◆ **DATA SUPPLIED**:

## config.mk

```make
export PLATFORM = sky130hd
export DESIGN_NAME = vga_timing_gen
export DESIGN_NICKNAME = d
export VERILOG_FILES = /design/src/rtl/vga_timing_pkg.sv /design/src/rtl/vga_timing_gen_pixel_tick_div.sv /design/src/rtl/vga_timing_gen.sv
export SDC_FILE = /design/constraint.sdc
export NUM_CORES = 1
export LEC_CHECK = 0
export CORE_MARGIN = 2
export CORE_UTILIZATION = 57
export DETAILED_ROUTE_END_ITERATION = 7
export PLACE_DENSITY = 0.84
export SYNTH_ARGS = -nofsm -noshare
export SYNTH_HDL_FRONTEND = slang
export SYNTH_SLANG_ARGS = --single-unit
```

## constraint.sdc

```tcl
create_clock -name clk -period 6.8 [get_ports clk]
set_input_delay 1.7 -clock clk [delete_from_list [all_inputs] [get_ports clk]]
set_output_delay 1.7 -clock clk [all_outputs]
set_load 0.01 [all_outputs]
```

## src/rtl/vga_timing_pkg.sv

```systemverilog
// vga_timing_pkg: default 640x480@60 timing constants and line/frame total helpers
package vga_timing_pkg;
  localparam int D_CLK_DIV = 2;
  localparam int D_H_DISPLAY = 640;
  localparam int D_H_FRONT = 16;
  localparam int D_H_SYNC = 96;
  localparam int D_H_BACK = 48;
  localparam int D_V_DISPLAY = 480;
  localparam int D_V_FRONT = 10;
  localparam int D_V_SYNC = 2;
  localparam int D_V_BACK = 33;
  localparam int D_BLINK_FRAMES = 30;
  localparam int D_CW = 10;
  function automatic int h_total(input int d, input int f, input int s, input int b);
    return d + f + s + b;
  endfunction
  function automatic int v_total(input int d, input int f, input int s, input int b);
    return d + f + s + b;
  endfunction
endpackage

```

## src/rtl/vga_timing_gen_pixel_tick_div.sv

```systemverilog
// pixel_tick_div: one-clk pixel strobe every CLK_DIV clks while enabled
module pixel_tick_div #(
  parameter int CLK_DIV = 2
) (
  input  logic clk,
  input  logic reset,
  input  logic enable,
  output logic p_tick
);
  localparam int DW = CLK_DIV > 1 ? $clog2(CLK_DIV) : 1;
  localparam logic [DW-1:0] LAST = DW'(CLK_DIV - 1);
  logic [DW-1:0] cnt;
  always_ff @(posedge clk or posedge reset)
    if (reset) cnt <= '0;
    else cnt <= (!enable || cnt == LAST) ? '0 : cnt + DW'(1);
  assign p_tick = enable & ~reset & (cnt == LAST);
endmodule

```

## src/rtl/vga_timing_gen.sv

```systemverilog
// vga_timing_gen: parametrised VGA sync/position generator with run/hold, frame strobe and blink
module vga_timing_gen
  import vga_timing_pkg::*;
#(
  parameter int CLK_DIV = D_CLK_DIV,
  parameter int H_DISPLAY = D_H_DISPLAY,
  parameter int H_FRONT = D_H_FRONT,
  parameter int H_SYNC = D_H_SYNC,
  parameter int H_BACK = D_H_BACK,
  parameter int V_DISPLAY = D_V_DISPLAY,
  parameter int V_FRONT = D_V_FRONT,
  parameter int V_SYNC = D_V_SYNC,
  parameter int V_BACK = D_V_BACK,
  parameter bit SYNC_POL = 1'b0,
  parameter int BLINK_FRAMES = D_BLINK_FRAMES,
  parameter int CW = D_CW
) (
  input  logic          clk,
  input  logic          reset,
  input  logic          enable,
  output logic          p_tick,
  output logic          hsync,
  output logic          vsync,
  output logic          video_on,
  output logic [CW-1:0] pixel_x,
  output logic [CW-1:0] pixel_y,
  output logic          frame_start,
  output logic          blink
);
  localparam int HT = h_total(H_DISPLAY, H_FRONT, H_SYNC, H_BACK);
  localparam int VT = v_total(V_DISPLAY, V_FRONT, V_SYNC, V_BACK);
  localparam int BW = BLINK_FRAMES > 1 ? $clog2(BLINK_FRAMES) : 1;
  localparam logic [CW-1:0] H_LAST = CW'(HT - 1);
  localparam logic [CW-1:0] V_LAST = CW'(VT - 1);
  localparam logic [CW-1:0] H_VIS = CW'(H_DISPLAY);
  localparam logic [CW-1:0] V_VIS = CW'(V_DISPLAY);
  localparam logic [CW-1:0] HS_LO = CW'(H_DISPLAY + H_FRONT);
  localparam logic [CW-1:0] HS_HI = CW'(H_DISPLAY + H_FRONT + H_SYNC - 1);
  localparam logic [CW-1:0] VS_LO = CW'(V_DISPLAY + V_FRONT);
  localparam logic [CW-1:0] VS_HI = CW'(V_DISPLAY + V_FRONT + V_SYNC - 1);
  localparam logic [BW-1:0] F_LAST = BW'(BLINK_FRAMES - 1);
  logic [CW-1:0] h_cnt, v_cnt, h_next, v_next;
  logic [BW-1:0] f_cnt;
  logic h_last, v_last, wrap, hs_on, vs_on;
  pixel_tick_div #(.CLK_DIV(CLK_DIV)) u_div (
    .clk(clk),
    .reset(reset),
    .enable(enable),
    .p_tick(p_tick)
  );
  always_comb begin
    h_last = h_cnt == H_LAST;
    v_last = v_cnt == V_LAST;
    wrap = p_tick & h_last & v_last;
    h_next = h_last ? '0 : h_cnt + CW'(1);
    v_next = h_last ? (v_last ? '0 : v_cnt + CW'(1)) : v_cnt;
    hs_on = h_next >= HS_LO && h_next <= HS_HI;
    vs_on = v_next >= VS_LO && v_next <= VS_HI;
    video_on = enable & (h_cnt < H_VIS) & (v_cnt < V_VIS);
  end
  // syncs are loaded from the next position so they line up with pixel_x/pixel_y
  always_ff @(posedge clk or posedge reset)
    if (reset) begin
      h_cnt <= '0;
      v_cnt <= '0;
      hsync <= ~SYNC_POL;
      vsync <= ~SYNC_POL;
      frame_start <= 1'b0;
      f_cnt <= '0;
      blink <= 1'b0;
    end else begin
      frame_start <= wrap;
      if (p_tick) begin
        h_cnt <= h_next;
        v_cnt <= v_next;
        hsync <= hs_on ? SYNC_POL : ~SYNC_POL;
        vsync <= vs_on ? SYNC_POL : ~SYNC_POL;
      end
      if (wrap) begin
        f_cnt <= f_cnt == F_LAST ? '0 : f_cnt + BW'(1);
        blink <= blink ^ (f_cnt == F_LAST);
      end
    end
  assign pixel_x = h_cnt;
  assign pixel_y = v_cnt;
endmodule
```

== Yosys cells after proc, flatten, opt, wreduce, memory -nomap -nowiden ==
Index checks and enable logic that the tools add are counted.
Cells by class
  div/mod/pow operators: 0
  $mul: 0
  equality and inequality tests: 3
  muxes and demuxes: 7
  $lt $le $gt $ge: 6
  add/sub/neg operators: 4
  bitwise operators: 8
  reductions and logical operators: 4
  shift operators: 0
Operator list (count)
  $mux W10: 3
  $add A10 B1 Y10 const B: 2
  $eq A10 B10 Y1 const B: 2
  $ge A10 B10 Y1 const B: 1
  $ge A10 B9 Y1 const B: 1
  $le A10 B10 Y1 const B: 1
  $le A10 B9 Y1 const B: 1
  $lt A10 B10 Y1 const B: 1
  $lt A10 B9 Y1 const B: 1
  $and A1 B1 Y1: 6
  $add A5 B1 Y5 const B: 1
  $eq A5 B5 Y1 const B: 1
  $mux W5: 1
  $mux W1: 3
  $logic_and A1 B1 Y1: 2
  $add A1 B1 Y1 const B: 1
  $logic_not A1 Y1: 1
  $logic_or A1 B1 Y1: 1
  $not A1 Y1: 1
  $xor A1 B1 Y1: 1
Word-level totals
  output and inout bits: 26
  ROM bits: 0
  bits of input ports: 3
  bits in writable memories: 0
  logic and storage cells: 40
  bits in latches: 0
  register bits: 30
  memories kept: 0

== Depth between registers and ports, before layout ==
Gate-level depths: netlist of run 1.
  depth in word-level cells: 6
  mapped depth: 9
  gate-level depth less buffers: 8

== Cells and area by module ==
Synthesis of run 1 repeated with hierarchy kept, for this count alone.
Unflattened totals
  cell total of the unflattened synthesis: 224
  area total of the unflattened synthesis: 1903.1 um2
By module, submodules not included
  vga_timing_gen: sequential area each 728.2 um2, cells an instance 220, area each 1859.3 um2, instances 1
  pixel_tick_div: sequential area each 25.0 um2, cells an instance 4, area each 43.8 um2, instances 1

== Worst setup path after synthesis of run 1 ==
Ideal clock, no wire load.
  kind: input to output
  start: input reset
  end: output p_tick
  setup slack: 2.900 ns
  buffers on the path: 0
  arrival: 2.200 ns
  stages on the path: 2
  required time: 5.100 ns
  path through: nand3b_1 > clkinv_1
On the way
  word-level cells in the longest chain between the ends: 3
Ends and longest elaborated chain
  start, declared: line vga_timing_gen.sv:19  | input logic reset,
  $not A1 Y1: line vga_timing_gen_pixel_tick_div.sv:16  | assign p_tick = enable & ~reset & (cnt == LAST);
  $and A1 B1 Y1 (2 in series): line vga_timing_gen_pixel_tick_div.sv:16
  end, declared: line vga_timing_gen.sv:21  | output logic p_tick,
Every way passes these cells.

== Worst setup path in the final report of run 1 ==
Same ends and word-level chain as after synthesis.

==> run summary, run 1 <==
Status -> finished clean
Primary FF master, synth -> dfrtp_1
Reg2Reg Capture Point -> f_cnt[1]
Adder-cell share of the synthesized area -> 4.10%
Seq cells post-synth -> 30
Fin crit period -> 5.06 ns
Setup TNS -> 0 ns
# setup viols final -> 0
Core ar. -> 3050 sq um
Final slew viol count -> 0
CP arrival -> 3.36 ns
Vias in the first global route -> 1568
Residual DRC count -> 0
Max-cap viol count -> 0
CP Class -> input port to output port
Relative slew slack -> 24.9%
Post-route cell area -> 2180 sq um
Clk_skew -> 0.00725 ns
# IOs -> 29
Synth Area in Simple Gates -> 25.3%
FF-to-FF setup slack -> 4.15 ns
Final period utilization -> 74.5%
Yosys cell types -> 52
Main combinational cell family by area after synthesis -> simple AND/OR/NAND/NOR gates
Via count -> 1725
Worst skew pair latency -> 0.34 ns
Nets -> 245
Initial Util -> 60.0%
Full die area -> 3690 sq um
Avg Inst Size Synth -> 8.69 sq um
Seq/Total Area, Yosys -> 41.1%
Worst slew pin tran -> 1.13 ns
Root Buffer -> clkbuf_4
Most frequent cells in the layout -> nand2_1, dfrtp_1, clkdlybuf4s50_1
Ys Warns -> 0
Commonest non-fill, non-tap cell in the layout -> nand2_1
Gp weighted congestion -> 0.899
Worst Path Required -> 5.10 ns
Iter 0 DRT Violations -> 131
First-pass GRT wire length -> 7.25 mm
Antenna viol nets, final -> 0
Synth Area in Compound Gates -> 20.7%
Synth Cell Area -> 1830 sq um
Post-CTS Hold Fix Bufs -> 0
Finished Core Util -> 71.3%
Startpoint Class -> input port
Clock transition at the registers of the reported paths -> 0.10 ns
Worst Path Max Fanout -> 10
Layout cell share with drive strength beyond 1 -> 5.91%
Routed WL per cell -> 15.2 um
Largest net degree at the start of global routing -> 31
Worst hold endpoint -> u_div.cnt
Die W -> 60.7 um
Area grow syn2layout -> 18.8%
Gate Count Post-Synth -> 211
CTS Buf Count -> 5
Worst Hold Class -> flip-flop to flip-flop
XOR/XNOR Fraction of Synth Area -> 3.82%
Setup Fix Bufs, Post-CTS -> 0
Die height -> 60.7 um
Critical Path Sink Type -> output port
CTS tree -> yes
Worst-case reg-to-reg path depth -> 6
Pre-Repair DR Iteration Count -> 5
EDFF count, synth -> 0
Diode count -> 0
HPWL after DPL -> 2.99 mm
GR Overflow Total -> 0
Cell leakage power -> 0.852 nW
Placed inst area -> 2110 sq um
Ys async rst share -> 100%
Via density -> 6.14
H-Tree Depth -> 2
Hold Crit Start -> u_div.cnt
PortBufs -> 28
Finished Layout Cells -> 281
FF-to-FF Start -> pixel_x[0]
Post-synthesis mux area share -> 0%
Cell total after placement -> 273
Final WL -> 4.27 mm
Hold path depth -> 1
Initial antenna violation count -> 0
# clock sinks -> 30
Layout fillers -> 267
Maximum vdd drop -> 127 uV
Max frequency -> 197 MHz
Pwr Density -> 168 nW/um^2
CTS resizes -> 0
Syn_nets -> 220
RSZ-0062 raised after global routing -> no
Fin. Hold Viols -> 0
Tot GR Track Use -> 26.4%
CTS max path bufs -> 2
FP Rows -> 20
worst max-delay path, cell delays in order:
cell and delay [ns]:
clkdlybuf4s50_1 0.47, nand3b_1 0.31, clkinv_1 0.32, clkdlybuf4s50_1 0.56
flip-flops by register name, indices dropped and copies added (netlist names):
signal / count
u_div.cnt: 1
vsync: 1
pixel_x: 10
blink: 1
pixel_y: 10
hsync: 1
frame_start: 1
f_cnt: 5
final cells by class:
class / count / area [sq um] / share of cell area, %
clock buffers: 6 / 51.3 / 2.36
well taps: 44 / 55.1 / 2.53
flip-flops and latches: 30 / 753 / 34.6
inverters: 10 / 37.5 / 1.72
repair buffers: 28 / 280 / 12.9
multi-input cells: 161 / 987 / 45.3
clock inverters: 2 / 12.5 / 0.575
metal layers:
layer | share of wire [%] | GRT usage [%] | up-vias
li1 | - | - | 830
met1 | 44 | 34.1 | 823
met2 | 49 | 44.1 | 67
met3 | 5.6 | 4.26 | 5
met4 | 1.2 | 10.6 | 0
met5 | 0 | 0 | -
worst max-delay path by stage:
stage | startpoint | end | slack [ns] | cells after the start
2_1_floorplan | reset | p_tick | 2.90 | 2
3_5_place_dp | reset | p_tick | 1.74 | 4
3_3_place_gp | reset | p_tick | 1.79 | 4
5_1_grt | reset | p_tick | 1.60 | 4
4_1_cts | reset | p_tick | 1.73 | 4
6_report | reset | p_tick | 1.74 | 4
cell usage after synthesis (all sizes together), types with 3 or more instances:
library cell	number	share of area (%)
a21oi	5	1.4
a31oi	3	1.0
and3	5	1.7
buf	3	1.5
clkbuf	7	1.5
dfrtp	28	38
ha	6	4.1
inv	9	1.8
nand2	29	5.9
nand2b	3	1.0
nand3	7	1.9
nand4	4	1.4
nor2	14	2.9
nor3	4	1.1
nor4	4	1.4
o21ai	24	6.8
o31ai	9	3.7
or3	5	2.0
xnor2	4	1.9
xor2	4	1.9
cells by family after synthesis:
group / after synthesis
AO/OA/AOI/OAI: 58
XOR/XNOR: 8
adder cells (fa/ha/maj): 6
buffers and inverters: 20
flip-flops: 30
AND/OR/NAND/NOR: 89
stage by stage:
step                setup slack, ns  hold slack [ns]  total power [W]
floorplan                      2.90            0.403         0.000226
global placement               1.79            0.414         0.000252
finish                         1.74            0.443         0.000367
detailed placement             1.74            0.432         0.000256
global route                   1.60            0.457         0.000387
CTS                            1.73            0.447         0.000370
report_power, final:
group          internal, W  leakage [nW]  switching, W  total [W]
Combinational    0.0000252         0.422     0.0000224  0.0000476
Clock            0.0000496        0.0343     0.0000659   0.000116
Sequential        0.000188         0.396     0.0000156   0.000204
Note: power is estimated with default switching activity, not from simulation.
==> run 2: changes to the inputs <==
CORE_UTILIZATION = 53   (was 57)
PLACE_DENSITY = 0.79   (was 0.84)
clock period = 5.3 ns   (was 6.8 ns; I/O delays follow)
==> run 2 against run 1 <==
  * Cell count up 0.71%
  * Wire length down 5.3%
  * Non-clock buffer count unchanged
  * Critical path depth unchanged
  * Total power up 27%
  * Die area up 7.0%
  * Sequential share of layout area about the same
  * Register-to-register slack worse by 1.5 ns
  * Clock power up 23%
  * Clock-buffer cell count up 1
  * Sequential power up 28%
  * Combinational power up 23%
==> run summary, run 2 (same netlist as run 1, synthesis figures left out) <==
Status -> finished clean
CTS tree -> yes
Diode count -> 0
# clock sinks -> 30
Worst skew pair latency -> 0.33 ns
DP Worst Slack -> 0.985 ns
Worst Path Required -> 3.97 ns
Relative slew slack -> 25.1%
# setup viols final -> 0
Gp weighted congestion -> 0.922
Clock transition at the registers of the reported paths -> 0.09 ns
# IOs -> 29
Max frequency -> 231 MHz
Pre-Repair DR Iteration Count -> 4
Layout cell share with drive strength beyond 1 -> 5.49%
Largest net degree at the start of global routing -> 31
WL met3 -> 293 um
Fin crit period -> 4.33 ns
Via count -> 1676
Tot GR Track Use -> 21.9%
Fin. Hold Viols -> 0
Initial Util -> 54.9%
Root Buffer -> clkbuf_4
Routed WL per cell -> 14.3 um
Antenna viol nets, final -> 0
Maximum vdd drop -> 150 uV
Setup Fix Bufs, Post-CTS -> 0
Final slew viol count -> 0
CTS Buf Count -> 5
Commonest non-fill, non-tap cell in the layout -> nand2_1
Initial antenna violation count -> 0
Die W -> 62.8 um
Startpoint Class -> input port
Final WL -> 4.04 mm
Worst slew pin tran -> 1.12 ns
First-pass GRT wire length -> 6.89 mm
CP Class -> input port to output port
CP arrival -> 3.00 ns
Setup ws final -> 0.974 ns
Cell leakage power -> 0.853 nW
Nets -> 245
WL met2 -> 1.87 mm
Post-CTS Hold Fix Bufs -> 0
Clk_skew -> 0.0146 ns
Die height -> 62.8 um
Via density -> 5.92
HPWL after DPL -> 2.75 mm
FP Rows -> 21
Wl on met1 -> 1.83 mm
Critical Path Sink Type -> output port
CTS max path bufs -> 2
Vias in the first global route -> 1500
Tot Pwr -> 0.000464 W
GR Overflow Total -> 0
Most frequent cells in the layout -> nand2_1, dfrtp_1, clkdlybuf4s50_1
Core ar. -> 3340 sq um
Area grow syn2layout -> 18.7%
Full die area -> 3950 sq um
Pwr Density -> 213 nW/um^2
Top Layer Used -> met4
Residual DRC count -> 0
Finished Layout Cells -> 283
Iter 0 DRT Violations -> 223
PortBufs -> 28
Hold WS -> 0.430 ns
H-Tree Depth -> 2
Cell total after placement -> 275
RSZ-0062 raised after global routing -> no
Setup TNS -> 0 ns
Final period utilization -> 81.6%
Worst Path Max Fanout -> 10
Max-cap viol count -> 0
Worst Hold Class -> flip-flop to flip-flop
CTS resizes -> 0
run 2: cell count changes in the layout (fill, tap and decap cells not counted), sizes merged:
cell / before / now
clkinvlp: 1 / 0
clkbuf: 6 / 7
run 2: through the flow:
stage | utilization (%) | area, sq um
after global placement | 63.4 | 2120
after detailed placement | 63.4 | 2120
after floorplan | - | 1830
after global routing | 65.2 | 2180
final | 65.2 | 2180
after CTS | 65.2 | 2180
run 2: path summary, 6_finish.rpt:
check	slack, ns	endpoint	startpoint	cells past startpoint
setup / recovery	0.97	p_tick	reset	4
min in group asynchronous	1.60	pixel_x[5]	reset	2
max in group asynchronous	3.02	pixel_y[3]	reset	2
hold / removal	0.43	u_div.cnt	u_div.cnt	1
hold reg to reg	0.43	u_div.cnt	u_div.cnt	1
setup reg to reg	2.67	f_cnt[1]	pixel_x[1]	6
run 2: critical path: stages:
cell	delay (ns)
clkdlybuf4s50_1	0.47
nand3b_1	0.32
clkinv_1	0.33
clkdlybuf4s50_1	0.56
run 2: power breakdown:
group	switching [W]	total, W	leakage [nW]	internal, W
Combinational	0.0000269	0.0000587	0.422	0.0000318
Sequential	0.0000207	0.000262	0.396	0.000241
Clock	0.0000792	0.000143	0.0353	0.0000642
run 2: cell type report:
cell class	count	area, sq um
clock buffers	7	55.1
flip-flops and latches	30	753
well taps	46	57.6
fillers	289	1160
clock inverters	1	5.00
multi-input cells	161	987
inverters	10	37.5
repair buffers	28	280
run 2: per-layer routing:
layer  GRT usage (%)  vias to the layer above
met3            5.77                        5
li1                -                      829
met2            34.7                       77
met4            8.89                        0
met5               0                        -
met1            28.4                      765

==

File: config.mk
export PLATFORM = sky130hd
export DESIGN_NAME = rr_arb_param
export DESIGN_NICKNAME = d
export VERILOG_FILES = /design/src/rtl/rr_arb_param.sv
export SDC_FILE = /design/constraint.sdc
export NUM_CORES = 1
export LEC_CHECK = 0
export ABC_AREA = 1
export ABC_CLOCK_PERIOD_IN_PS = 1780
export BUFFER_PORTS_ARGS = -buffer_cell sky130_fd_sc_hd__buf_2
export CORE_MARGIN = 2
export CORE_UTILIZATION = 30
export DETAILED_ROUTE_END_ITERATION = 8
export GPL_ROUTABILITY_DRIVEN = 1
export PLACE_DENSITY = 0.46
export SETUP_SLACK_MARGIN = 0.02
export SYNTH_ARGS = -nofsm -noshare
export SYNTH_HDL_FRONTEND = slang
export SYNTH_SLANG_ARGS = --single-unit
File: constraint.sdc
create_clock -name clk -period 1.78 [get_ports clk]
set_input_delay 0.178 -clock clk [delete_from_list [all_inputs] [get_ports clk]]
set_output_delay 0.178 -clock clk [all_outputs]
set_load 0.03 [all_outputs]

◆ **AIM OF THE TASK**: Every line above from the line with "well taps: 44 / 55.1 / 2.53" to the line with "worst max-delay path by", inclusive, must be returned exactly; no other line belongs in the reply.

◆ **RESULT OF THIS TASK**:
well taps: 44 / 55.1 / 2.53
flip-flops and latches: 30 / 753 / 34.6
inverters: 10 / 37.5 / 1.72
repair buffers: 28 / 280 / 12.9
multi-input cells: 161 / 987 / 45.3
clock inverters: 2 / 12.5 / 0.575
metal layers:
layer | share of wire [%] | GRT usage [%] | up-vias
li1 | - | - | 830
met1 | 44 | 34.1 | 823
met2 | 49 | 44.1 | 67
met3 | 5.6 | 4.26 | 5
met4 | 1.2 | 10.6 | 0
met5 | 0 | 0 | -
worst max-delay path by stage:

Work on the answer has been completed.